In California where: if you want to start an ice cream shop you're choked out by regulations but if you want to sell fentanyl on streets financed by families paying the highest costs in the country they'll make those families give you a welfare allocation nearly twice America's median income. Where they conduct jihad against the names of elementary schools. Where to build a few hundred feet of railroad costs more than all of SpaceX.
Then the Democrats start attacking your friends: de-banking them, prosecuting them discriminatively, and calling for an "Unrealized Capital Gains Tax" that would throw them into net IRS debt for the crime of startup success.
Dissenters
Whatever the cause of the madness—ignorance of the origins of wealth, the ressentiment of specific elites, or just that mass bureaucratic power will reproduce endlessly until self-contradiction—"the purpose of a system is what it does." They're slitting the throat of the golden goose. How can you abide that?
Or to quote a Sixties-era speech that likely moved my aunt: "There is a time when the operation of the machine becomes so odious...that you’ve got to put your bodies upon the gears...to make it stop."
Ideology
What's our goal? If I had to pick one word it is: growth. Growth is life. Stagnation is death. This is true for individuals—if you're not busy being born you're busy dying. For societies—maximize GDP growth is our highest-bit mandate. For the species—expand the scale of human consciousness is our highest eschatological end.
Growth comes from the freedom to recombine ideas and atoms and from a vital spirit. To serve those who make and constrain those who take is the point of justice and thus politics.
That is our ideology.
Policy
In an irony of history, the policy implications of this ideology cash out to, essentially, Bill Clinton's platform in the 1990s—the original political synthesis, offered by my aunt's generation, of cultural liberalism with entrepreneurial capitalism, of The Sixties with The Eighties: free markets, free inquiry, promote technology, and invest, using the government, in people.
(Not coincidently, the leaders of this movement—Musk, RFK Jr., Ackman, Andreessen, and Trump himself, etc.—were 1990s Clintonites. To invert the phrase of old communists like my grandfather: "real Clintonianism has never been tried.")
First, liquidate the grift. Ray Dalio: "It is now clear that Trump will reform government and country like a corporate raider engaging in a hostile takeover of an inefficient company, making huge reforms by changing people, slashing costs, and infusing new technologies."
Second, thaw the mind control.

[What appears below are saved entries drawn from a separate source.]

<file path="src/rtl/paddle_control.sv">
// Tick-based paddle motion controller: reads A/D key state from KeyboardDecoder and
// produces the registered paddle x-position with acceleration and wall clamping.
module paddle_control #(
  parameter int TICK_CYCLES = 2_000_000,
  parameter int X_MIN       = 5,
  parameter int X_MAX       = 540,
  parameter int X_INIT      = 200,
  parameter int STEP_MIN    = 2,
  parameter int STEP_MAX    = 12,
  parameter int ACCEL_TICKS = 2
) (
  input  logic         clk,
  input  logic         rst,
  input  logic [511:0] key_down,
  input  logic         enable,
  input  logic         recenter,
  output logic [9:0]   board_x,
  output logic [1:0]   move_dir,
  output logic [3:0]   step,
  output logic         at_wall,
  output logic         update
);

  localparam int TW = (TICK_CYCLES > 1) ? $clog2(TICK_CYCLES) : 1;
  localparam int AW = (ACCEL_TICKS > 1) ? $clog2(ACCEL_TICKS) : 1;

  typedef enum logic [1:0] {
    IDLE   = 2'd0,
    MOVE_L = 2'd1,
    MOVE_R = 2'd2
  } state_t;

  state_t          state_r;
  state_t          state_s;
  logic [TW-1:0]   tcnt_r;
  logic [AW-1:0]   acnt_r;
  logic [AW-1:0]   acnt_s;
  logic [AW-1:0]   cur_acnt_s;
  logic [3:0]      step_r;
  logic [3:0]      step_s;
  logic [3:0]      cur_step_s;
  logic [9:0]      board_x_r;
  logic [9:0]      x_s;
  logic [10:0]     mv_x_s;
  logic [1:0]      move_dir_r;
  logic [1:0]      dir_s;
  logic            update_r;
  logic            upd_s;
  logic            tick_s;
  logic            key_l_s;
  logic            key_r_s;
  logic            moving_s;
  logic            go_left_s;
  logic            hit_wall_s;
  logic            unused_keys_s;

  // Only the A and D bits matter; the rest of the key map is folded away.
  assign unused_keys_s = ^{key_down[511:36], key_down[34:29], key_down[27:0]};

  assign tick_s  = (tcnt_r == TW'(TICK_CYCLES - 1));
  assign key_l_s = key_down[9'h01C];
  assign key_r_s = key_down[9'h023];

  // Wall-clamped move in 11 bits so board_x + step cannot wrap.
  function automatic logic [10:0] move_x(input logic [10:0] x, input logic [3:0] s,
                                         input logic go_left);
    logic [10:0] s11;
    logic [10:0] r;
    s11 = {7'b0000000, s};
    if (go_left) begin
      if (x < 11'(X_MIN) + s11) r = 11'(X_MIN);
      else                      r = x - s11;
    end else begin
      if (x + s11 > 11'(X_MAX)) r = 11'(X_MAX);
      else                      r = x + s11;
    end
    return r;
  endfunction

  // Next-state, step/acceleration and position update.
  always_comb begin
    state_s    = state_r;
    step_s     = step_r;
    acnt_s     = acnt_r;
    x_s        = board_x_r;
    upd_s      = 1'b0;
    cur_step_s = step_r;
    cur_acnt_s = acnt_r;
    moving_s   = 1'b0;
    go_left_s  = 1'b0;
    mv_x_s     = {1'b0, board_x_r};
    hit_wall_s = 1'b0;

    if (recenter) begin
      state_s = IDLE;
      step_s  = 4'(STEP_MIN);
      acnt_s  = {AW{1'b0}};
      x_s     = 10'(X_INIT);
      upd_s   = (board_x_r != 10'(X_INIT));
    end else if (!enable) begin
      state_s = IDLE;
      step_s  = 4'(STEP_MIN);
      acnt_s  = {AW{1'b0}};
    end else if (tick_s) begin
      if (key_l_s && !key_r_s) begin
        moving_s  = 1'b1;
        go_left_s = 1'b1;
        state_s   = MOVE_L;
        if (state_r != MOVE_L) begin
          cur_step_s = 4'(STEP_MIN);
          cur_acnt_s = {AW{1'b0}};
        end else begin
          cur_step_s = step_r;
          cur_acnt_s = acnt_r;
        end
      end else if (key_r_s && !key_l_s) begin
        moving_s  = 1'b1;
        go_left_s = 1'b0;
        state_s   = MOVE_R;
        if (state_r != MOVE_R) begin
          cur_step_s = 4'(STEP_MIN);
          cur_acnt_s = {AW{1'b0}};
        end else begin
          cur_step_s = step_r;
          cur_acnt_s = acnt_r;
        end
      end else begin
        state_s = IDLE;
        step_s  = 4'(STEP_MIN);
        acnt_s  = {AW{1'b0}};
      end
    end else begin
      state_s = state_r;
    end

    // A move that lands on its wall restarts acceleration from the minimum step.
    if (moving_s) begin
      mv_x_s     = move_x({1'b0, board_x_r}, cur_step_s, go_left_s);
      x_s        = mv_x_s[9:0];
      upd_s      = (mv_x_s[9:0] != board_x_r);
      hit_wall_s = go_left_s ? (mv_x_s == 11'(X_MIN)) : (mv_x_s == 11'(X_MAX));
      if (hit_wall_s) begin
        step_s = 4'(STEP_MIN);
        acnt_s = {AW{1'b0}};
      end else if (cur_acnt_s == AW'(ACCEL_TICKS - 1)) begin
        acnt_s = {AW{1'b0}};
        step_s = (cur_step_s >= 4'(STEP_MAX)) ? 4'(STEP_MAX) : cur_step_s + 4'd1;
      end else begin
        acnt_s = cur_acnt_s + AW'(1);
        step_s = cur_step_s;
      end
    end else begin
      mv_x_s = {1'b0, board_x_r};
    end
  end

  // Direction output encoding follows the next state.
  always_comb begin
    case (state_s)
      IDLE:    dir_s = 2'b00;
      MOVE_L:  dir_s = 2'b01;
      MOVE_R:  dir_s = 2'b10;
      default: dir_s = 2'b00;
    endcase
  end

  // State and output registers with synchronous active-low reset.
  always_ff @(posedge clk) begin
    if (!rst) begin
      tcnt_r     <= {TW{1'b0}};
      state_r    <= IDLE;
      step_r     <= 4'(STEP_MIN);
      acnt_r     <= {AW{1'b0}};
      board_x_r  <= 10'(X_INIT);
      move_dir_r <= 2'b00;
      update_r   <= 1'b0;
    end else begin
      tcnt_r     <= tick_s ? {TW{1'b0}} : tcnt_r + TW'(1);
      state_r    <= state_s;
      step_r     <= step_s;
      acnt_r     <= acnt_s;
      board_x_r  <= x_s;
      move_dir_r <= dir_s;
      update_r   <= upd_s;
    end
  end

  assign board_x  = board_x_r;
  assign move_dir = move_dir_r;
  assign step     = step_r;
  assign update   = update_r;
  assign at_wall  = (board_x_r == 10'(X_MIN)) || (board_x_r == 10'(X_MAX));

endmodule

</file>
<file path="config.mk">
export PLATFORM = sky130hd
export DESIGN_NAME = paddle_control
export DESIGN_NICKNAME = d
export VERILOG_FILES = /design/src/rtl/paddle_control.sv
export SDC_FILE = /design/constraint.sdc
export NUM_CORES = 1
export LEC_CHECK = 0
export ABC_AREA = 1
export ABC_CLOCK_PERIOD_IN_PS = 8130
export CORE_AREA = 2 2 207 209
export CTS_CLUSTER_SIZE = 30
export DETAILED_ROUTE_END_ITERATION = 10
export DIE_AREA = 0 0 209 211
export PLACE_DENSITY = 0.47
export SETUP_SLACK_MARGIN = 0.15
export SYNTH_ARGS = -nofsm -noshare
export SYNTH_HDL_FRONTEND = slang
export SYNTH_SLANG_ARGS = --single-unit
</file>
<file path="constraint.sdc">
create_clock -name clk -period 8.13 [get_ports clk]
set_clock_uncertainty 0.15 [all_clocks]
set_input_delay 2.439 -clock clk [delete_from_list [all_inputs] [get_ports clk]]
set_output_delay 2.439 -clock clk [all_outputs]
set_load 0.02 [all_outputs]
</file>
==> impl_metrics.csv <==
group,metric,value,unit
drt,drt_pass1_iterations,7,
logic_synthesis,yosysMostFrequentCell,"nand2_1",
worst_hold_path,hp-start,"tcnt_r[0]",
setup_path,cp_common_cell,"nand2_1",
drt,finalWirelength,10200,µm
logic_synthesis,synth_top_area_share,25.4,%
power_and_ir_drop,p_leak,1.67,nW
logic_synthesis,syn-mean-instance-area,6.22,µm²
setup_path,r2r.worst_path.cells,31,
layout,drive_gt1_share,8.84,%
cts,postCtsSetupRepairBufs,0,
logic_synthesis,ys_seq_area_share,25.4,%
cts,hold_buffers,0,
layout,final_cells,1083,
worst_hold_path,hp-class,"flop to flop",
drt,drc,0,
cts,htreeDepth,2,
drt,wl_per_cell,9.44,µm
setup_path,slowest_delay,0.50,ns
grt,gr-total-overflow,0,
logic_synthesis,netlist_top_cells_area,"dfxtp_1, nand2_1, inv_1",
grt,grt_usage,4.62,%
timing,fmax,158,MHz
timing,post-route-period-util,77.8,%
timing,min_period,6.33,ns
drt,vias,3323,
timing,hold_viol,0,
cts,cts_buffer_depth,2,
layout,syn2layout_area_growth,31.7,%
floorplan,fp.dieH,211,µm
drt,detail-route-antenna-nets,0,
worst_hold_path,hold-path-endpoint,"tcnt_r[0]",
placement,gp_congestion,0.811,
setup_path,critPathMaxFanout,9,
timing,setup_viol,0,
layout,postLayoutCellArea,4260,µm²
setup_path,end_kind,"flop",
setup_path,path_class,"primary input to flop",
setup_path,rr_startpoint,"tcnt_r[0]",
grt,grt_pass1_wl,16100,µm
cts,cts_tree,"done",
grt,antenna_found_initial,4,
power_and_ir_drop,power.density,107,nW/µm²
floorplan,die_x,209,µm
logic_synthesis,async_flop_share,0,%
logic_synthesis,synth_commonest_cells,"nand2_1, inv_1, nand3_1",
floorplan,start_util,7.75,%
logic_synthesis,synth_cell_types,38,
drt,drtIter0Drc,208,
power_and_ir_drop,peakVddDrop,0.0690,mV
timing,fin_setup_tns,0,ns
grt,grt_max_degree,18,
floorplan,core_region_area,41800,µm²
setup_path,r2r_slack,3.71,ns
cts,clk_latency,0.29,ns
layout,fill_cells,4838,
layout,final_nets,1078,
setup_path,regToRegEndpoint,"update",
flow_run,maxCapViolCount,0,
timing,rsz0062_at_grt,"false",
cts,clkTransAtPathRegs,0.06,ns
cts,cts_made_buffers,5,
placement,hpwl,8380,µm
placement,dpl_cell_area,4090,µm²
setup_path,cp.required,8.13,ns
logic_synthesis,synthCells,520,
logic_synthesis,synth_ff_type,"dfxtp_1",
cts,cts_root_buf,"clkbuf_16",
logic_synthesis,ys.warnings.count,0,
placement,numPortBuffers,23,
timing,relSlewSlack,62.3,%
worst_hold_path,min_path_cells,1,
status,outcome,"finished clean",
floorplan,rows,75,
logic_synthesis,synth_edf_count,0,
logic_synthesis,syn_area,3240,µm²
drt,vias_per_cell,3.07,
setup_path,start_kind,"primary input",
floorplan,pin_count,534,
grt,grt_pass1_vias,3005,
placement,place_inst,1074,
timing,drv_slew,0,
cts,cts_resized,0,
timing,tightest_slew,0.565,ns
logic_synthesis,syn_nets,1056,
floorplan,die_area,44100,µm²
setup_path,slowest_stage,"clkdlybuf4s50_1",
logic_synthesis,netlist.top_cell.by_area,"dfxtp_1",
cts,clock-sinks,41,
setup_path,arrival,6.33,ns
logic_synthesis,ys_ff_latch,41,
==> where the power goes <==
| group | internal [mW] | switching [mW] | leakage, nW | total (mW) |
|---|---|---|---|---|
| clock network | 0.153 | 0.0804 | 0.0841 | 0.234 |
| registers | 0.202 | 0.00101 | 0.331 | 0.203 |
| logic | 0.00646 | 0.0117 | 1.26 | 0.0182 |
| total | 0.362 | 0.0931 | 1.67 | 0.455 |
==> cell usage in the layout (no fill, tap or decap), types with 2 or more instances in the layout <==
cell / n
nor4_1: 4
dfxtp_1: 41
nand3_2: 3
nor2_2: 6
o21ai_1: 4
o22ai_1: 3
clkinv_1: 2
nor2_4: 2
xor2_1: 6
nand4_1: 9
nand2_4: 2
nor2_1: 46
or2_0: 2
inv_1: 67
fa_1: 2
nand2_2: 4
nand2_1: 146
or2_2: 3
nor3_2: 5
a21oi_1: 35
nand3_1: 49
inv_2: 13
ha_1: 18
o21ai_0: 18
clkdlybuf4s50_1: 23
xnor2_1: 2
o41ai_1: 2
nor3_1: 11
clkbuf_16: 5
==> final cells by class <==
class | count | area (µm²) | share of cell area [%]
Tap cell | 539 | 674 | 15.8
Inverter | 82 | 308 | 7.22
Antenna cell | 1 | 2.50 | 0.0587
Clock inverter | 1 | 30.0 | 0.704
Clock buffer | 7 | 143 | 3.35
Timing Repair Buffer | 23 | 230 | 5.40
Sequential cell | 41 | 821 | 19.3
Multi-Input combinational cell | 389 | 2050 | 48.2
==> through the flow <==
step	hold WS [ns]	total power [mW]	utilization [%]	setup slack, ns
after global placement	0.281	0.226	9.79	1.55
after floorplan	0.268	0.219	-	2.62
after detailed placement	0.289	0.226	9.79	1.49
after global routing	0.321	0.475	10.2	1.41
final	0.299	0.455	10.2	1.80
after CTS	0.302	0.463	10.2	1.78
==> critical path, delay by kind of cell <==
family / cells / cell delay, ns
compound gates: 3 / 0.26
xor+xnor: 1 / 0.16
fa+ha+maj: 3 / 0.77
buf+inv: 6 / 0.96
simple gates: 16 / 1.72
==> registers in the layout (all words and copies together), names as in the netlist <==
register,cells
tcnt_r,21
board_x,10
step,4
move_dir,2
state_r,2
acnt_r,1
update,1
==> how the worst max path moves through the flow <==
stage / startpoint / end / slack (ns)
after floorplan: key_down[28] / update / 2.62
after global placement: key_down[35] / step[0] / 1.55
after detailed placement: key_down[28] / update / 1.49
after CTS: key_down[28] / update / 1.78
after global routing: key_down[35] / step[0] / 1.41
final: key_down[28] / update / 1.80
==> metal layers <==
metal | GRT usage (%) | share of wire (%) | vias up
li1 | - | - | 1718
met1 | 6.34 | 49 | 1503
met2 | 6.92 | 42 | 86
met3 | 1.75 | 8.0 | 10
met4 | 0.764 | 0.60 | 6
met5 | 0 | 0.33 | -
==> cells by family (layout without fill, tap and decap cells) <==
| family | after synthesis | in the layout | synth area share, % |
|---|---|---|---|
| other | 0 | 1 | 0 |
| adders and majority gates | 20 | 20 | 8.20 |
| AOI/OAI and AO/OA | 64 | 64 | 10.4 |
| buffers and inverters | 90 | 113 | 11.1 |
| DFF | 41 | 41 | 25.4 |
| xor gates and xnor gates | 8 | 8 | 2.17 |
| and+or+nand+nor | 297 | 297 | 42.7 |
Note: power is estimated with default switching activity, not from simulation.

Constrain cancel culture. Protect free speech. Reward outsider science.
Third, accelerate technology. Re-regulate crypto, AI, nuclear, and biotech.
Fourth, invest in human capital. Recruit talented immigrants. Don't let anyone come in illegal. Rid toxins from everything. Make cities safe by punishing criminals hard. Deflate identity politics when it undermines meritocracy. Make things beautiful.
Rivalry
It's not that tech loves Trump the man. Talking about his character is like fighting the last war. Rather, tech found someone who hates those who hate them as much as they do and has the fire to win. To quote Henry Kissinger: "Trump's one of those figures in history who appears from time to time to mark the end of an era and to force it to give up its pretences. It doesn't necessarily mean that he knows this."
Power will transfer. The Establishment effectively managed the rise of its rival elites on the West Coast since the new millenium—Gates spent the '00s ingratiating himself with the Davos set and Zuckerberg spent the '10s apologizing to The Times—but then the Pandemic cut down its credibility and shot steriods into the tech sector's economics and now the rivalry's explicit. History's turned on the last man.